私たちの体は普段食べている物によって作られています。健康や美容を維持するために欠かせないのが食事からとる栄養です。その栄養に関するスペシャリストが栄養士です。栄養士は学校や病院、社会福祉施設、保育園といった施設や体を資本とする人に対して食事の栄養管理や正しく栄養を摂取するための栄養指導が主な仕事になります。近頃は食育という言葉が見直されており、食に関する指導も重要視されています。
栄養士として活躍するためには、栄養士の資格を取得する必要があります。栄養士資格を取得するには、大学や短大、専門学校の栄養士養成課程で学び、必要な単位を取得して学校を卒業しなくてはいけません。卒業後は、資格試験を受験することなく都道府県知事から栄養士の免許が交付されます。栄養士以外にも栄養のスペシャリストの資格として管理栄養士という資格がありますが、栄養士とは異なって、学校を卒業しただけで資格は取得できません。国家試験を受験して合格しなくてはいけないので、もしも将来的に栄養士ではなく管理栄養士の資格取得を目指しているのなら、進学先として管理栄養士の養成課程のある学校を選んだ方がいいでしょう。

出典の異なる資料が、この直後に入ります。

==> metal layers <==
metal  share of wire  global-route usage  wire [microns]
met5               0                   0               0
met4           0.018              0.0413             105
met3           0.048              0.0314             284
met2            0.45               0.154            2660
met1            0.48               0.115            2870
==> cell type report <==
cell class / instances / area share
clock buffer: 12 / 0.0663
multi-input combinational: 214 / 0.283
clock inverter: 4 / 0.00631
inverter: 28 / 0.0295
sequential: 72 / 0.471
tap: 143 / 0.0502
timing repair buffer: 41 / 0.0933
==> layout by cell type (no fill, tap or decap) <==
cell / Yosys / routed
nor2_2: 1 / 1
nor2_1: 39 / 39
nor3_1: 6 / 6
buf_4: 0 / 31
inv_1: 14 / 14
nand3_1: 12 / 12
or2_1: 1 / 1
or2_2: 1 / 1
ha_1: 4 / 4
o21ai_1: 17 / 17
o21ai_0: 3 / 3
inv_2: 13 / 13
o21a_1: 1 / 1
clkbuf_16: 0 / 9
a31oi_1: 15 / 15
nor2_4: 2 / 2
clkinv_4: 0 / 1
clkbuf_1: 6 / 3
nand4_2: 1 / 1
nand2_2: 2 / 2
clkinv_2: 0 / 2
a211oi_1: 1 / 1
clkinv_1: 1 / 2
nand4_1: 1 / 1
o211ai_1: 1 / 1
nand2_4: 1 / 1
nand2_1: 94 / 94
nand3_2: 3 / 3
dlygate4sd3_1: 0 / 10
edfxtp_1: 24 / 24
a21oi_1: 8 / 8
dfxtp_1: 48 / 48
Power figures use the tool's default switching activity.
--- src/source/datapathPkg.sv ---
package datapathPkg;

        localparam int dataWidth = 32;
        localparam int regCount = 16;
        localparam int sourceCodeWidth = 5;
        localparam int divideSteps = 32;
        localparam int immediateWidth = 19;

        typedef enum logic [4:0] {
                opAdd = 5'd3,
                opSub = 5'd4,
                opShr = 5'd5,
                opShl = 5'd6,
                opAnd = 5'd9,
                opOr  = 5'd10,
                opMul = 5'd14,
                opDiv = 5'd15,
                opNeg = 5'd16,
                opNot = 5'd17
        } aluOpT;

        // msb first, so a strobe's bit position equals its source code.
        typedef struct packed {
                logic c;
                logic mdr;
                logic pc;
                logic zLow;
                logic zHigh;
                logic lo;
                logic hi;
                logic [regCount-1:0] gpr;
        } busSourcesT;

        typedef struct packed {
                logic mdr;
                logic mar;
                logic lo;
                logic hi;
                logic z;
                logic y;
                logic ir;
                logic pc;
                logic [regCount-1:0] gpr;
        } loadEnablesT;

        typedef logic [sourceCodeWidth-1:0] sourceCodeT;

        localparam sourceCodeT codeHi = 5'd16;
        localparam sourceCodeT codeLo = 5'd17;
        localparam sourceCodeT codeZHigh = 5'd18;
        localparam sourceCodeT codeZLow = 5'd19;
        localparam sourceCodeT codePc = 5'd20;
        localparam sourceCodeT codeMdr = 5'd21;
        localparam sourceCodeT codeC = 5'd22;
        localparam sourceCodeT codeNone = 5'd31;

endpackage

--- src/source/registerFile.sv ---
`timescale 1ns/1ns

module registerFile import datapathPkg::*; (
        input  logic                    Clock,
        input  logic                    rstN,
        input  logic [regCount-1:0]     loads,
        input  sourceCodeT              sourceCode,
        input  logic [dataWidth-1:0]    busData,
        output logic [dataWidth-1:0]    regValue
);

        localparam int indexWidth = $clog2(regCount);

        logic [dataWidth-1:0] generalRegs [regCount];

        always_ff @(posedge Clock or negedge rstN) begin
                if (!rstN) begin
                        for (int i = 0; i < regCount; i++)
                                generalRegs[i] <= '0;
                end else begin
                        for (int i = 0; i < regCount; i++) begin
                                if (loads[i])
                                        generalRegs[i] <= busData;
                        end
                end
        end

        // codes above the register range read as zero.
        assign regValue = (sourceCode < regCount) ?
                          generalRegs[sourceCode[indexWidth-1:0]] : '0;

        assert property (@(posedge Clock) disable iff (!rstN) $onehot0(loads))
        else $error("several general registers loaded at once: %h", loads);

endmodule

栄養士になるためには、大学や短大、専門学校の栄養士過程に入学して学ぶ必要があります。栄養士の専門学校や短大では主に2年から3年、4年制の大学では4年間、栄養士資格を得るために必要な知識を身に付けます。短大や専門学校でも4年制の大学と同じく栄養士になるために必要な知識をしっかりと学ぶことができます。しかし、勉強する時間が4年制大学と比較して短期間になるため、その分、勉強に充てる時間が増えてしまい、学生生活の密度は濃くなるでしょう。短大や専門学校は4年制大学と比較して在学期間が短いため、早く社会に出て働くことができます。専門学校でも学校によって4年制のコースが設けられているところも選べます。2年から3年でも栄養士に必要な知識を学ぶことができますが、よりじっくりと専門知識を身に付けたり、他の科目についても知識を習得したい方には4年制の大学の方が学ぶ時間を十分に取れます。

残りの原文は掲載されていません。